Task item: Whenever a line contains the string "synthesis", copy it out of the entries.

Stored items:
+---+

**src/rtl/fixed_point_acc.sv**
```systemverilog
// -----------------------------------------------------------------------------
// fixed_point_acc
//
// Signed fixed-point accumulator placed behind the fixed-point multiplier.
// It sums NUM_TERMS consecutive products plus a bias, which is sampled with the
// first term. It then emits one saturated WIDTH-bit result per sequence.
// Input, bias and output words share one signed Qm.f format, so no rescaling
// is needed.
//
// Handshake: VALUE_IN is consumed on every rising edge where VALID_IN=1. There
// is no ready/backpressure because the multiplier cannot stall. VALID_OUT is a
// one-cycle pulse that qualifies VALUE_OUT and SAT_OUT. VALUE_OUT holds the
// last result between pulses.
//
// Ports:
//   CLK        clock, all logic on the rising edge
//   RST        synchronous active-high reset, overrides every other input
//   VALUE_IN   signed product term
//   VALID_IN   qualifier for VALUE_IN, one term per cycle
//   BIAS_IN    signed bias, used only with the first term of a sequence
//   CLEAR_IN   aborts the partial sum; wins over a coincident term
//   VALUE_OUT  signed saturated result
//   VALID_OUT  one-cycle result strobe
//   SAT_OUT    result was clipped (qualified by VALID_OUT)
//   BUSY_OUT   a partial sequence is in progress (registered)
// -----------------------------------------------------------------------------
module fixed_point_acc #(
    parameter int WIDTH     = 8,
    parameter int NUM_TERMS = 4,
    parameter int ACC_WIDTH = WIDTH + $clog2(NUM_TERMS + 1)
) (
    input  logic             CLK,
    input  logic             RST,
    input  logic [WIDTH-1:0] VALUE_IN,
    input  logic             VALID_IN,
    input  logic [WIDTH-1:0] BIAS_IN,
    input  logic             CLEAR_IN,
    output logic [WIDTH-1:0] VALUE_OUT,
    output logic             VALID_OUT,
    output logic             SAT_OUT,
    output logic             BUSY_OUT
);

    // A one-term sequence still needs a 1-bit counter; it simply stays at 0.
    localparam int CNT_W = (NUM_TERMS > 1) ? $clog2(NUM_TERMS) : 1;
    localparam logic [CNT_W-1:0] LAST_TERM = CNT_W'(NUM_TERMS - 1);

    localparam logic signed [ACC_WIDTH-1:0] SAT_MAX = ACC_WIDTH'((1 << (WIDTH - 1)) - 1);
    localparam logic signed [ACC_WIDTH-1:0] SAT_MIN = ~SAT_MAX;

    logic signed [ACC_WIDTH-1:0] acc;
    logic        [CNT_W-1:0]     count;

    logic signed [ACC_WIDTH-1:0] term_ext;
    logic signed [ACC_WIDTH-1:0] bias_ext;
    logic signed [ACC_WIDTH-1:0] sum_next;
    logic                        sat_hi;
    logic                        sat_lo;
    logic        [WIDTH-1:0]     sat_value;
    logic                        last_term;
    logic                        take_term;
    logic        [CNT_W-1:0]     count_next;
    logic signed [ACC_WIDTH-1:0] acc_next;

    assign term_ext = {{(ACC_WIDTH - WIDTH){VALUE_IN[WIDTH-1]}}, VALUE_IN};
    assign bias_ext = {{(ACC_WIDTH - WIDTH){BIAS_IN[WIDTH-1]}}, BIAS_IN};

    // The first term of a sequence restarts from the bias rather than from acc.
    // So acc never has to be cleared between back-to-back sequences.
    assign sum_next = (count == '0) ? (bias_ext + term_ext) : (acc + term_ext);

    // Only the final full-precision sum is clipped. Guard bits absorb any
    // intermediate excursion.
    assign sat_hi = (sum_next > SAT_MAX);
    assign sat_lo = (sum_next < SAT_MIN);

    always_comb begin
        sat_value = sum_next[WIDTH-1:0];
        if (sat_hi) begin
            sat_value = SAT_MAX[WIDTH-1:0];
        end else if (sat_lo) begin
            sat_value = SAT_MIN[WIDTH-1:0];
        end
    end

    assign take_term = VALID_IN && !CLEAR_IN;
    assign last_term = take_term && (count == LAST_TERM);

    always_comb begin
        count_next = count;
        acc_next   = acc;
        if (CLEAR_IN) begin
            count_next = '0;
            acc_next   = '0;
        end else if (VALID_IN) begin
            acc_next = sum_next;
            if (count == LAST_TERM) begin
                count_next = '0;
            end else begin
                count_next = count + CNT_W'(1);
            end
        end
    end

    always_ff @(posedge CLK) begin
        if (RST) begin
            acc       <= '0;
            count     <= '0;
            VALUE_OUT <= '0;
            VALID_OUT <= 1'b0;
            SAT_OUT   <= 1'b0;
            BUSY_OUT  <= 1'b0;
        end else begin
            acc       <= acc_next;
            count     <= count_next;
            BUSY_OUT  <= (count_next != '0);
            VALID_OUT <= last_term;
            SAT_OUT   <= last_term && (sat_hi || sat_lo);
            if (last_term) begin
                VALUE_OUT <= sat_value;
            end
        end
    end

endmodule
```
$ cat config.mk
export PLATFORM = sky130hd
export DESIGN_NAME = opl2_reg_wr_scheduler
export DESIGN_NICKNAME = d
export VERILOG_FILES = /design/src/rtl/opl2_reg_wr_scheduler.sv
export SDC_FILE = /design/constraint.sdc
export NUM_CORES = 1
export LEC_CHECK = 0
export CORE_MARGIN = 10
export CORE_UTILIZATION = 25
export CTS_BUF_LIST = sky130_fd_sc_hd__clkbuf_8
export DETAILED_ROUTE_END_ITERATION = 16
export GPL_TIMING_DRIVEN = 0
export PLACE_DENSITY = 0.66
export REMOVE_ABC_BUFFERS = 1
export SLEW_MARGIN = 0
export SYNTH_ARGS = -nofsm -noshare
export SYNTH_HDL_FRONTEND = slang
export SYNTH_SLANG_ARGS = --single-unit
$ cat constraint.sdc
create_clock -name clk -period 4.8 [get_ports clk]
set_clock_uncertainty 0.2 [all_clocks]
set_input_delay 1.44 -clock clk [delete_from_list [all_inputs] [get_ports clk]]
set_output_delay 1.44 -clock clk [all_outputs]
set_load 0.01 [all_outputs]
==> config.mk <==
export PLATFORM = sky130hd
export DESIGN_NAME = led_scan_scheduler_flat
export DESIGN_NICKNAME = d
export VERILOG_FILES = /design/src/rtl/led_scan_scheduler_if.sv /design/src/rtl/led_scan_scheduler.sv /design/src/flat_wrapper.sv
export SDC_FILE = /design/constraint.sdc
export NUM_CORES = 1
export LEC_CHECK = 0
export CAP_MARGIN = 25
export CORE_ASPECT_RATIO = 1.4
export CORE_MARGIN = 1.5
export CORE_UTILIZATION = 52
export CTS_CLUSTER_DIAMETER = 60
export CTS_CLUSTER_SIZE = 8
export DETAILED_ROUTE_END_ITERATION = 12
export PLACE_DENSITY = 0.73
export SLEW_MARGIN = 40
export SYNTH_ARGS = -nofsm -noshare
export SYNTH_HDL_FRONTEND = slang
export SYNTH_SLANG_ARGS = --single-unit
==> constraint.sdc <==
create_clock -name i_clock -period 2.2 [get_ports i_clock]
set_input_delay 0.33 -clock i_clock [delete_from_list [all_inputs] [get_ports i_clock]]
set_output_delay 0.33 -clock i_clock [all_outputs]
set_load 0.05 [all_outputs]
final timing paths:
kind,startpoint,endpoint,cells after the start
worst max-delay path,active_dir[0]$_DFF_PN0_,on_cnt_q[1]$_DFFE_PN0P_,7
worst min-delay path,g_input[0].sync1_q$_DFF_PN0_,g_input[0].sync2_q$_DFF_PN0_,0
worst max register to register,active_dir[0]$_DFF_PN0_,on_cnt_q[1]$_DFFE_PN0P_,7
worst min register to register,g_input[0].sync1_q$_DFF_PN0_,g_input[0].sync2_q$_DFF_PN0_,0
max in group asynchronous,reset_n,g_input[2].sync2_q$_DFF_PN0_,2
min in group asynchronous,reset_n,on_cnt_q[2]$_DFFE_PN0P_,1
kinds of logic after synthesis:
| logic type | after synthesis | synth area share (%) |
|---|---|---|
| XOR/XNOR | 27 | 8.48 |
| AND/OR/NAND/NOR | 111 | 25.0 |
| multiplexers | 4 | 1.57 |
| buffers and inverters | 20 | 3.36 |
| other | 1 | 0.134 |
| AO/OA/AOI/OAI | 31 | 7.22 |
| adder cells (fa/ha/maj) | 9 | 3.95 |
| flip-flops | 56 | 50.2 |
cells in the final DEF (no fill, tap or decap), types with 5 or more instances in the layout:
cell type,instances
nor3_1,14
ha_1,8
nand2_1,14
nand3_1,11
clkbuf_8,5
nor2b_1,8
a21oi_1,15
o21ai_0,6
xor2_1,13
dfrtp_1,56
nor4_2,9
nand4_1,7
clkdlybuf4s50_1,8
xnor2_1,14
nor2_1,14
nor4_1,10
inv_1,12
### config.mk
export PLATFORM = sky130hd
export DESIGN_NAME = gift_rect_drawer_flat
export DESIGN_NICKNAME = d
export VERILOG_FILES = /design/src/rtl/gift_pkg.sv /design/src/rtl/gift_rect_drawer_if.sv /design/src/rtl/rect_scan_counter.sv /design/src/rtl/gift_rect_drawer.sv /design/src/flat_wrapper.sv
export SDC_FILE = /design/constraint.sdc
export NUM_CORES = 1
export LEC_CHECK = 0
export BUFFER_PORTS_ARGS = -buffer_cell sky130_fd_sc_hd__buf_4
export CELL_PAD_IN_SITES_DETAIL_PLACEMENT = 0
export CELL_PAD_IN_SITES_GLOBAL_PLACEMENT = 1
export CORE_ASPECT_RATIO = 1.1
export CORE_MARGIN = 2
export CORE_UTILIZATION = 39
export CTS_CLUSTER_DIAMETER = 100
export DETAILED_ROUTE_END_ITERATION = 10
export PLACE_DENSITY_LB_ADDON = 0.12
export SYNTH_ARGS = -nofsm -noshare
export SYNTH_HDL_FRONTEND = slang
export SYNTH_SLANG_ARGS = --single-unit
### constraint.sdc
create_clock -name CLOCK_50 -period 2.7 [get_ports CLOCK_50]
set_input_delay 0.27 -clock CLOCK_50 [delete_from_list [all_inputs] [get_ports CLOCK_50]]
set_output_delay 0.27 -clock CLOCK_50 [all_outputs]
set_load 0.005 [all_outputs]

+---+

Exercise result:
kinds of logic after synthesis:
| logic type | after synthesis | synth area share (%) |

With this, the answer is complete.